2. Ways of Touching Manuscripts

My typology of manuscript damage is divided into two large designations: I. inadvertent wear; and II. targeted wear, with further varieties of damage falling beneath these two headings. These categories then operate throughout the rest of the book and in the subsequent volumes. Wear resulted from explicit physical attention to the objects and people depicted in manuscripts, but also to some words and even types of decoration. Often this attention was targeted not at the whole figure but at a particular detail, such as the face, hands, or feet, or in the case of words, an initial. Targeted wear accumulates, so that multiple acts of reading/handling wear down an image, soften its outlines, and erode paint layers. Targeted wear, like inadvertent wear, can result from habituated actions, and much of it arises from two opposing feelings: veneration or belligerence. Layered onto these two categories are two sets of motivations, although these might overlap or be indistinguishable: the actions resulting from strong emotions, or from codified ritual.1

I. Inadvertent Wear

Owners inadvertently left signs of their presence simply by handling their books vigorously over time. A primitive choir breviary made in the last quarter of the thirteenth century in Provence has been so vigorously handled that the moisture from and contact with the user’s hands have caused the lower corner of the book to become friable and disintegrate (OBL, Ms. Lat. Liturg. d. 7; Fig. 4).2 In a whole section from folios 83 to 91, these damaged corners were cut away and new ones pasted in (Fig. 5). A medieval scribe has rewritten the texts onto those corners in an old-fashioned script to try to match the rest of the page. But even the replacement areas were so vigorously handled that they degraded, yellowed, and became brittle with moisture damage (presumably moisture from sweaty hands). More texts, in the form of entire quires, were also added in the fourteenth and fifteenth centuries. These repairs and additions indicate that the manuscript was in continuous use for several hundred years; its users repaired it to keep it functional even as it gradually disintegrated.3 In the modern era, the manuscript was owned by John Th. Payne, a London bookseller, and then sold at Sotheby’s on 30 April 1857. Trying to mask the extensive wear and discoloration, someone, possibly Mr. Payne, guillotined the book block and then gilded its edges before rebinding the volume.

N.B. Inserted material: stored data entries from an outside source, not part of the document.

==> 10-20: inputs <==
==> flow/design.v (excerpt) <==
module ieee754multiplier (
    input logic clk, rst_n,
    input logic [31:0] a_i,
    input logic [31:0] b_i,
    input logic start_i,
    output logic done_o,
    output logic nan_o,
    output logic inifinit_o,
    output logic overflow_o,
    output logic underflow_o,
    output logic [31:0] product_o
);
make LEC_CHECK=0 ABC_AREA=1 CAP_MARGIN=15 CORE_ASPECT_RATIO=0.93 CORE_MARGIN=2 CORE_UTILIZATION=72 CTS_CLUSTER_SIZE=10 HOLD_SLACK_MARGIN=-0.09 SETUP_SLACK_MARGIN=1.0 SLEW_MARGIN=20 finish   # period 8.2 ns
run.sh (not shown) runs the stock make flow with config.mk's settings and CLKGATE_MAP_FILE=.
==> inputs of 02-07, as changes to 10-20 <==
CAP_MARGIN = 20   (was 15)
CORE_ASPECT_RATIO = default   (was 0.93)
CTS_CLUSTER_DIAMETER = 370   (was default)
CTS_CLUSTER_SIZE = 95   (was 10)
HOLD_SLACK_MARGIN = default   (was -0.09)
PLACE_DENSITY = 0.39   (was default)
SETUP_SLACK_MARGIN = default   (was 1.0)
==> flow/constraint.sdc (replaced) <==
create_clock -name core_clock -period 3.48 [get_ports {clk}]
set_input_delay 0.6960 -clock core_clock [delete_from_list [all_inputs] [get_ports {clk}]]
set_output_delay 0.6960 -clock core_clock [all_outputs]
set_load 0.01 [all_outputs]
==> comparison <==
- 10-20 finished clean. 02-07 ended with an error in 5_1_grt.
- In synthesized cell count, 02-07 and 10-20 do not differ.
- In synthesized area, 10-20 and 02-07 do not differ.
- In die area, 10-20 and 02-07 hardly differ.
==> figures <==
item                                                                                          10-20                      02-07
Mean Syn Cell Area                                                                         7.44 µm²                   7.44 µm²
Post-placement cell area                                                                  27700 µm²                  30600 µm²
Placed instance count                                                                          4024                       4318
Post-CTS setup buffer count                                                                       0                         16
Floorplan die width                                                                          203 µm                     196 µm
Initial Util                                                                                  0.734                      0.728
Gp weighted congestion                                                                        0.980                      0.984
Yosys top cell by area                                                        sky130_fd_sc_hd__fa_1      sky130_fd_sc_hd__fa_1
Height of the chip                                                                           189 µm                     196 µm
Synthesis area per yosys                                                                  26500 µm²                  26500 µm²
Number of gates given a new drive strength after cts                                             24                        112
Die Size                                                                                  38400 µm²                  38400 µm²
Adder Share, Synth                                                                            0.451                      0.451
Number of input and output port buffers inserted                                                103                        103
Core area                                                                                 36100 µm²                  36400 µm²
Outcome                                                                     complete, no violations  aborted with a tool error
Stage where the flow stopped                                                                      -                    5_1_grt
H-tree lvl count                                                                                  4                          4
Site Rows                                                                                        67                         70
Total half-perimeter wirelength after legalization and detailed placement                  59700 µm                   70900 µm
Worst-case setup slack after placement                                                     0.856 ns                   -3.19 ns
Ys flop type                                                               sky130_fd_sc_hd__dfrtp_1   sky130_fd_sc_hd__dfrtp_1
Share of cell area taken by muxes after synthesis                                                 0                          0
Fraction of the yosys area taken by sequential cells                                          0.131                      0.131

---

==> run F: inputs <==
==> flow/design.v <==
module ieee754multiplier (
    input logic clk, rst_n,
    input logic [31:0] a_i,
    input logic [31:0] b_i,
    input logic start_i,
    output logic done_o,
    output logic nan_o,
    output logic inifinit_o,
    output logic overflow_o,
    output logic underflow_o,
    output logic [31:0] product_o
);
typedef enum logic[1:0] {
    INITIAL_STATE = 2'b00,
    MULTIPLY_STEP = 2'b01,
    RESULT_VERIFICATION_STEP = 2'b10,
    DONE = 2'b11
} MULTIPLIER_FSM_STATE;
MULTIPLIER_FSM_STATE current_state;
logic [31:0] a_r, b_r;  
logic signal_a, signal_b;
logic [7:0] exponent_a, exponent_b;
logic [23:0] mantissa_a, mantissa_b;  
logic [47:0] mantissa_temp;
logic [9:0] exponent_temp;
logic [31:0] product_r;      
logic [1:0]  exponent_hi_r;  
always_comb begin : MULTIPLIER_COMB_BLOCK
    signal_a = a_r[31];  
    signal_b = b_r[31];  
    exponent_a = a_r[30:23];  
    exponent_b = b_r[30:23];  
    mantissa_a[23] = 1;
    mantissa_a[22:0] = a_r[22:0];   
    mantissa_b[23] = 1;
    mantissa_b[22:0] = b_r[22:0];   
    if (mantissa_a[22-:23] == 0 || mantissa_b[22-:23] == 0) begin  
        mantissa_temp = 0;  
        exponent_temp = 0;  
    end else begin
        mantissa_temp = mantissa_a * mantissa_b;  
        exponent_temp = exponent_a + exponent_b - 127;  
        if (mantissa_temp[47] == 1) begin  
            mantissa_temp = mantissa_temp >> 1;  
            exponent_temp = exponent_temp + 1;  
        end
    end
end
always_ff @(posedge clk, negedge rst_n) begin : MULTIPLIER_FF_BLOCK
    if(!rst_n) begin
        current_state <= INITIAL_STATE;
        a_r <= 32'b0;
        b_r <= 32'b0;
        product_r <= 32'b0;
        exponent_hi_r <= 2'b0;
        done_o <= 1'b0;
        nan_o <= 1'b0;
        inifinit_o <= 1'b0;
        overflow_o <= 1'b0;
        underflow_o <= 1'b0;
        product_o <= 32'b0;
    end else begin
        case (current_state)
            INITIAL_STATE, DONE: begin
                done_o <= 1'b0;
                if (start_i) begin
                    a_r <= a_i;
                    b_r <= b_i;
                    current_state <= MULTIPLY_STEP;
                end else begin
                    current_state <= INITIAL_STATE;
                end
            end
            MULTIPLY_STEP: begin
                product_r[31] <= signal_a ^ signal_b;  
                product_r[30:23] <= exponent_temp[7:0];  
                product_r[22:0] <= mantissa_temp[45:23];  
                exponent_hi_r <= exponent_temp[9:8];
                current_state <= RESULT_VERIFICATION_STEP;
            end
            RESULT_VERIFICATION_STEP: begin
                nan_o <= 1'b0;
                inifinit_o <= 1'b0;
                overflow_o <= 1'b0;
                underflow_o <= 1'b0;
                product_o <= product_r;
                if (product_r[30:23] == 8'hFF && product_r[22:0] != 23'b00) begin
                    nan_o <= 1'b1;
                    product_o <= 32'b00;
                end else if (product_r[30:23] == 8'b11111111 && product_r[22:0] == 23'b0) begin
                    inifinit_o <= 1'b1;
                end else if (exponent_hi_r[0] == 1'b1 || exponent_hi_r[1] == 1'b1) begin
                    overflow_o <= 1'b1;
                    product_o <= 32'h7FFFFFFF;
                end else if (product_r[30:23] == 8'b00000000) begin
                    underflow_o <= 1'b1;
                    product_o <= 32'b00;
                end
                done_o <= 1'b1;
                current_state <= DONE;
            end
        endcase
    end
end
endmodule
==> flow/run.sh <==
#!/bin/bash
# the make line also repeats each setting of config.mk as NAME=value (left out here)
make -C /OpenROAD-flow-scripts/flow DESIGN_CONFIG=/design/flow/config.mk WORK_HOME=/design/flow/orfs CLKGATE_MAP_FILE= finish
==> flow/config.mk <==
export PLATFORM = sky130hd
export DESIGN_NAME = ieee754multiplier
export DESIGN_NICKNAME = ieee754multiplier
export VERILOG_FILES = /design/flow/design.v
export SDC_FILE = /design/flow/constraint.sdc
export NUM_CORES = 4
export LEC_CHECK = 0
export ABC_AREA = 1
export CAP_MARGIN = 20
export CORE_MARGIN = 2
export CORE_UTILIZATION = 72
export CTS_CLUSTER_DIAMETER = 363
export CTS_CLUSTER_SIZE = 95
export SETUP_SLACK_MARGIN = -0.13
export SLEW_MARGIN = 20
==> flow/constraint.sdc <==
create_clock -name core_clock -period 3.48 [get_ports {clk}]
set_input_delay 0.6960 -clock core_clock [delete_from_list [all_inputs] [get_ports {clk}]]
set_output_delay 0.6960 -clock core_clock [all_outputs]
set_load 0.01 [all_outputs]
==> run H: changes against run F <==
--- a/flow/config.mk
+++ b/flow/config.mk
@@ -9,7 +9,8 @@
 export CAP_MARGIN = 20
 export CORE_MARGIN = 2
-export CORE_UTILIZATION = 72
-export CTS_CLUSTER_DIAMETER = 363
-export CTS_CLUSTER_SIZE = 95
-export SETUP_SLACK_MARGIN = -0.13
+export CORE_UTILIZATION = 25
+export GPL_ROUTABILITY_DRIVEN = 0
+export GPL_TIMING_DRIVEN = 1
+export SETUP_SLACK_MARGIN = -0.9
 export SLEW_MARGIN = 20
+export TNS_END_PERCENT = 35
==> flow/constraint.sdc (replaced) <==
create_clock -name core_clock -period 9.0 [get_ports {clk}]
set_input_delay 1.8000 -clock core_clock [delete_from_list [all_inputs] [get_ports {clk}]]
set_output_delay 1.8000 -clock core_clock [all_outputs]
set_load 0.01 [all_outputs]
==> run M: changes against run F <==
==> flow/config.mk (replaced) <==
export PLATFORM = sky130hd
export DESIGN_NAME = ieee754multiplier
export DESIGN_NICKNAME = ieee754multiplier
export VERILOG_FILES = /design/flow/design.v
export SDC_FILE = /design/flow/constraint.sdc
export NUM_CORES = 4
export LEC_CHECK = 0
export CAP_MARGIN = 0
export CORE_MARGIN = 2
export CORE_UTILIZATION = 72
export SLEW_MARGIN = 20
==> flow/constraint.sdc (replaced) <==
create_clock -name core_clock -period 6.22 [get_ports {clk}]
set_input_delay 1.2440 -clock core_clock [delete_from_list [all_inputs] [get_ports {clk}]]
set_output_delay 1.2440 -clock core_clock [all_outputs]
set_load 0.01 [all_outputs]
==> summary of the runs <==
Clock-buffer cell count is the same in run M and run H. Against run M, the critical path depth of run H is higher by 3. Of run M and run H, run H has the higher register-to-register slack (gap 2.6 ns). Hold slack: run M is better than run H (0.049 ns). In run H the via count is smaller than in run M, by 4.3%. Run F died in global routing with GRT-0232. Run H finished with timing, DRC and antenna clean. Run M finished but fails on setup timing. Synthesized cell count: run F is higher than run M (about 32%).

Heavily worn folio in a choir breviary, at the incipit Beatus vir. The bottom corner of the folio is so over-handled that it has turned yellow-brown, and the parchment has flaked off.

Fig. 4 Heavily worn folio in a choir breviary, at the incipit Beatus vir. Oxford, Bodleian Library, Ms. Lat. Liturg. d. 7, fol. 41r.

Heavily worn folios in a choir breviary. The corners of the folios were so worn that a medieval conservator has replaced the parchment and reinscribed the text. This is folio 88 verso
Heavily worn folios in a choir breviary. The corners of the folios were so worn that a medieval conservator has replaced the parchment and reinscribed the text. This is folio 89 recto

Fig. 5 Opening in a choir breviary, with replaced corners. Oxford, Bodleian Library, Ms. Lat. Liturg. d. 7, fol. 88v-89r.

II. Targeted Wear

The way damage looks on the page usually allows one to distinguish between targeted and inadvertent wear. Whereas inadvertent wear is often confined to the edges of the page, to the margin, or to the upper layer of surface (from such causes as splashes of holy water, wine, rainwater, or wax), targeted wear often appears in the middle of the page and digs down into the layers. Targeted wear requires a motive, a desire to interact with a word, image, part of an image, or a shape (such as a decorative form). Here I do not explore the technical analysis of chemicals or paint solubility (other than to note that tempera and ink are water soluble), but rely entirely on the senses—specifically, close visual, tactile, and auditory perception. Parchment that has been wetted re-dries in such a way that it can change a book’s acoustics, just as repeatedly bending and unbending can soften parchment, and abrasion can change the surface texture, making it either shinier or more velvety.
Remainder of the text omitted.